§ **What you are asked to do**: Could you copy every line of the data that contains the word "output"?

Collected data entries
•••••

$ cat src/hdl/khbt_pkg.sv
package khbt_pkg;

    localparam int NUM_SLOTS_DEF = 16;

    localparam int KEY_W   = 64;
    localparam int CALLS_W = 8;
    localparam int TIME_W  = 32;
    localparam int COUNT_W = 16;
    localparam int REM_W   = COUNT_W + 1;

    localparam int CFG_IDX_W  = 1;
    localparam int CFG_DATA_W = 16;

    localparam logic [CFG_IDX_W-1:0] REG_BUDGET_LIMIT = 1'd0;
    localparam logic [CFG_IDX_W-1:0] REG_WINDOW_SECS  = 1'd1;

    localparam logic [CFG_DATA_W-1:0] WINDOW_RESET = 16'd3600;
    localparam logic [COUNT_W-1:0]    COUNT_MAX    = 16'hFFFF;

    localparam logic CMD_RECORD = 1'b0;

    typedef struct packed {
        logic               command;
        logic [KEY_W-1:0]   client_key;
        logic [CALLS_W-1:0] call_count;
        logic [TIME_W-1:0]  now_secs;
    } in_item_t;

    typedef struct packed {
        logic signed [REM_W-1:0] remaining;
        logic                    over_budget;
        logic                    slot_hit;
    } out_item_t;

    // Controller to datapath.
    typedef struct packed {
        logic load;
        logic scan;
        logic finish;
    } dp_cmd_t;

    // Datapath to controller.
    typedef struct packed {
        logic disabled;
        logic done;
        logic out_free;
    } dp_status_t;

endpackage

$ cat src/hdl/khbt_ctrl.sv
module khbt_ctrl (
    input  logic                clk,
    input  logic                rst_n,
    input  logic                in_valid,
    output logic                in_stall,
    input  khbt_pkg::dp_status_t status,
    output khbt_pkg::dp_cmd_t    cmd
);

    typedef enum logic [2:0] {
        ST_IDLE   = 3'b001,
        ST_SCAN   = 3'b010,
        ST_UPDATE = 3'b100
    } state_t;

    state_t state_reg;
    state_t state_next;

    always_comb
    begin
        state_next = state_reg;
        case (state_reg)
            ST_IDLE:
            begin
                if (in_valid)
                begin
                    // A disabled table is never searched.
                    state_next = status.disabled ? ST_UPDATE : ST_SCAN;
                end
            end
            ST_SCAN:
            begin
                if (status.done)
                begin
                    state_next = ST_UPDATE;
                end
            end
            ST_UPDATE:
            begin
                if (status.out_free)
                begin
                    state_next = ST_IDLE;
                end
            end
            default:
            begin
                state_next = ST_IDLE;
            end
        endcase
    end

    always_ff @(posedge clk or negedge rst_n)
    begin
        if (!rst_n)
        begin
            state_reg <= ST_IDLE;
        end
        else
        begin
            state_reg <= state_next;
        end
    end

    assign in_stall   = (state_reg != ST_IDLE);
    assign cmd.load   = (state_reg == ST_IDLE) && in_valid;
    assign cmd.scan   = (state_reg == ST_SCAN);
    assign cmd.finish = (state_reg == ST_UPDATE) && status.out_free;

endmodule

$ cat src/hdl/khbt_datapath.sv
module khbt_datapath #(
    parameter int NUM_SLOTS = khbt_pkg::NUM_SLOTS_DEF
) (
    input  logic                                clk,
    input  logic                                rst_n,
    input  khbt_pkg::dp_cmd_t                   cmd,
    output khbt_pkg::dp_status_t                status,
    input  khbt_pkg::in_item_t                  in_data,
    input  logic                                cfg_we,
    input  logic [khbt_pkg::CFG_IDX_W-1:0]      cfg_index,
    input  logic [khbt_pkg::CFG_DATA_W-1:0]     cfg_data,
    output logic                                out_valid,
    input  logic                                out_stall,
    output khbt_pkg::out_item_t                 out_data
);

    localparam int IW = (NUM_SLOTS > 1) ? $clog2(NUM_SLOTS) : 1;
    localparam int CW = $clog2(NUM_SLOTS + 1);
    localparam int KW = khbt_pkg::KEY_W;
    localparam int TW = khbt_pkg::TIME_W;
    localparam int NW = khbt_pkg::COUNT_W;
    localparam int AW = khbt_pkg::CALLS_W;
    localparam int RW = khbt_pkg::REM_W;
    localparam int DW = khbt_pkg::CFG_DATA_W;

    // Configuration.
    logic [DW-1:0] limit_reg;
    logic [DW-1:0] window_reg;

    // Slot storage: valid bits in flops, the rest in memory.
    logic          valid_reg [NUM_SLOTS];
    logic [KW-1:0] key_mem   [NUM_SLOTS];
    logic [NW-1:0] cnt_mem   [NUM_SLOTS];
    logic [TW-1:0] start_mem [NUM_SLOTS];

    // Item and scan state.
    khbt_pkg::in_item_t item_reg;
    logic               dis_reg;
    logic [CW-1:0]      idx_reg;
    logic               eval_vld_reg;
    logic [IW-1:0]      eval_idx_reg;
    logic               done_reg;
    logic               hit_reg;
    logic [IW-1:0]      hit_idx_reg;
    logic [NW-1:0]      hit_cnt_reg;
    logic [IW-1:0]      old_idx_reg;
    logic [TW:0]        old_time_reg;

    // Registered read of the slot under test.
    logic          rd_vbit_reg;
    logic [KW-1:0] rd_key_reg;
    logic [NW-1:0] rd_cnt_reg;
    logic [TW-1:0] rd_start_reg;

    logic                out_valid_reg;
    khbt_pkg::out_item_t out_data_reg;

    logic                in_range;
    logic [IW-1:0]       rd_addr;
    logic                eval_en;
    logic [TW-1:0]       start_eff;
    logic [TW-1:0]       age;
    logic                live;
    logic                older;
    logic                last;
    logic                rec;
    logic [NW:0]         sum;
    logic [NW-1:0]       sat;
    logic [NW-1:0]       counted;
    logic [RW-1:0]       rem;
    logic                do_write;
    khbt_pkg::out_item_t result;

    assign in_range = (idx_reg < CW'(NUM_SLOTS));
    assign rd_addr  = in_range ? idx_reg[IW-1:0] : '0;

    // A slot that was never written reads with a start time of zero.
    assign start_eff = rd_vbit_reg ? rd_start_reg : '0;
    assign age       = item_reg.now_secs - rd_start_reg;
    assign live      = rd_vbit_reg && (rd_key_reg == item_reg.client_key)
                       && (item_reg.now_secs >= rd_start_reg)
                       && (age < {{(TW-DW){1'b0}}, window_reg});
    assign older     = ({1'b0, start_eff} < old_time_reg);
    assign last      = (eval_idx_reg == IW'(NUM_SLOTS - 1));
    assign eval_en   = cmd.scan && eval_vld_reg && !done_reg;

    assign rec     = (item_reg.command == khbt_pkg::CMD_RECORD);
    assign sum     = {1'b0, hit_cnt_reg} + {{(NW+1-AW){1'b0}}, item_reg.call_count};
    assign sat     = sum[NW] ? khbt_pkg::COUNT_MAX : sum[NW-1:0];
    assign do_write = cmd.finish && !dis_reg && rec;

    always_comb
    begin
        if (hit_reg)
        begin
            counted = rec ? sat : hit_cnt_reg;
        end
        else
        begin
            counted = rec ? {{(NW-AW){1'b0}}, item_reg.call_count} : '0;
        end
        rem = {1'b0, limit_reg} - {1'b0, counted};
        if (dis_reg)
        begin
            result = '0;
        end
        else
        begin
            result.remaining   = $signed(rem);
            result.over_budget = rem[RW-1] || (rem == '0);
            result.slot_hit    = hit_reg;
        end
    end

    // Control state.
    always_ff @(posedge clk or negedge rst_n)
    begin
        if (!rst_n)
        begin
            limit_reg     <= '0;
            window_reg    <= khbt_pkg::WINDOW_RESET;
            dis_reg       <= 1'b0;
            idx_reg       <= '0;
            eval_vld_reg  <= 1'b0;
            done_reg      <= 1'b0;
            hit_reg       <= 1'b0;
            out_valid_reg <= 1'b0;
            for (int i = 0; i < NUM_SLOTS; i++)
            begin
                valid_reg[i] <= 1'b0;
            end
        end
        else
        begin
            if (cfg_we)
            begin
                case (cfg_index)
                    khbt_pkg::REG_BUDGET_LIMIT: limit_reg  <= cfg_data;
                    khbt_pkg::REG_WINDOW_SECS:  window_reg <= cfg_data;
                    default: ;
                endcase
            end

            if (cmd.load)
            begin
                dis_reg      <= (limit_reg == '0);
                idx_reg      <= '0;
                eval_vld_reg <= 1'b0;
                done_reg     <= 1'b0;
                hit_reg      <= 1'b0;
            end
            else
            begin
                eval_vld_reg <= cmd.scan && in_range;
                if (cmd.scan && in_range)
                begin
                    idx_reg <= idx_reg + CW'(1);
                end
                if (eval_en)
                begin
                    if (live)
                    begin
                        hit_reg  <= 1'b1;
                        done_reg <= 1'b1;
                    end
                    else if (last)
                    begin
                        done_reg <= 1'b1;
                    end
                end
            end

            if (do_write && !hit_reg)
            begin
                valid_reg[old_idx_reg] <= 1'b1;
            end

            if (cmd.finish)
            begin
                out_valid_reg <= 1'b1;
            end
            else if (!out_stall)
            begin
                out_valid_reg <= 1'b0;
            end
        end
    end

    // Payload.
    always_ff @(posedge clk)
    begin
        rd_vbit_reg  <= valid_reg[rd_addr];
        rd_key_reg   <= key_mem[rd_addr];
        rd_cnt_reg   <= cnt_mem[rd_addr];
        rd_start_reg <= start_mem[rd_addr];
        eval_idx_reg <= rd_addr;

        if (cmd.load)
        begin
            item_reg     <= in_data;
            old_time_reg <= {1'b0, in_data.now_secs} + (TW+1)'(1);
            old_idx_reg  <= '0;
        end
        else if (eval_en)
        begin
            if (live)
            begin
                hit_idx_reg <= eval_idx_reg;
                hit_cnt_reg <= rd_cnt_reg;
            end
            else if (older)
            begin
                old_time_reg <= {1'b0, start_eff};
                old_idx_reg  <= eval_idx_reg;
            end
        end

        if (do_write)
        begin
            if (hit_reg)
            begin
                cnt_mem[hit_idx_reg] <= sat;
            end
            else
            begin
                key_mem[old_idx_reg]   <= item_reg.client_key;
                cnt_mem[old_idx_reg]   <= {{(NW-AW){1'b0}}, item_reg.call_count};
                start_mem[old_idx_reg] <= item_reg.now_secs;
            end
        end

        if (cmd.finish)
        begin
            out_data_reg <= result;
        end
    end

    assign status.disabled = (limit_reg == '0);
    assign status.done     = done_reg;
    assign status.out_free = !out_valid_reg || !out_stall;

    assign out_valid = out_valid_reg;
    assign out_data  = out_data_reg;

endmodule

•••••

§ **Solution below**:
    output logic                in_stall,
    output khbt_pkg::dp_cmd_t    cmd
    output khbt_pkg::dp_status_t                status,
    output logic                                out_valid,
    output khbt_pkg::out_item_t                 out_data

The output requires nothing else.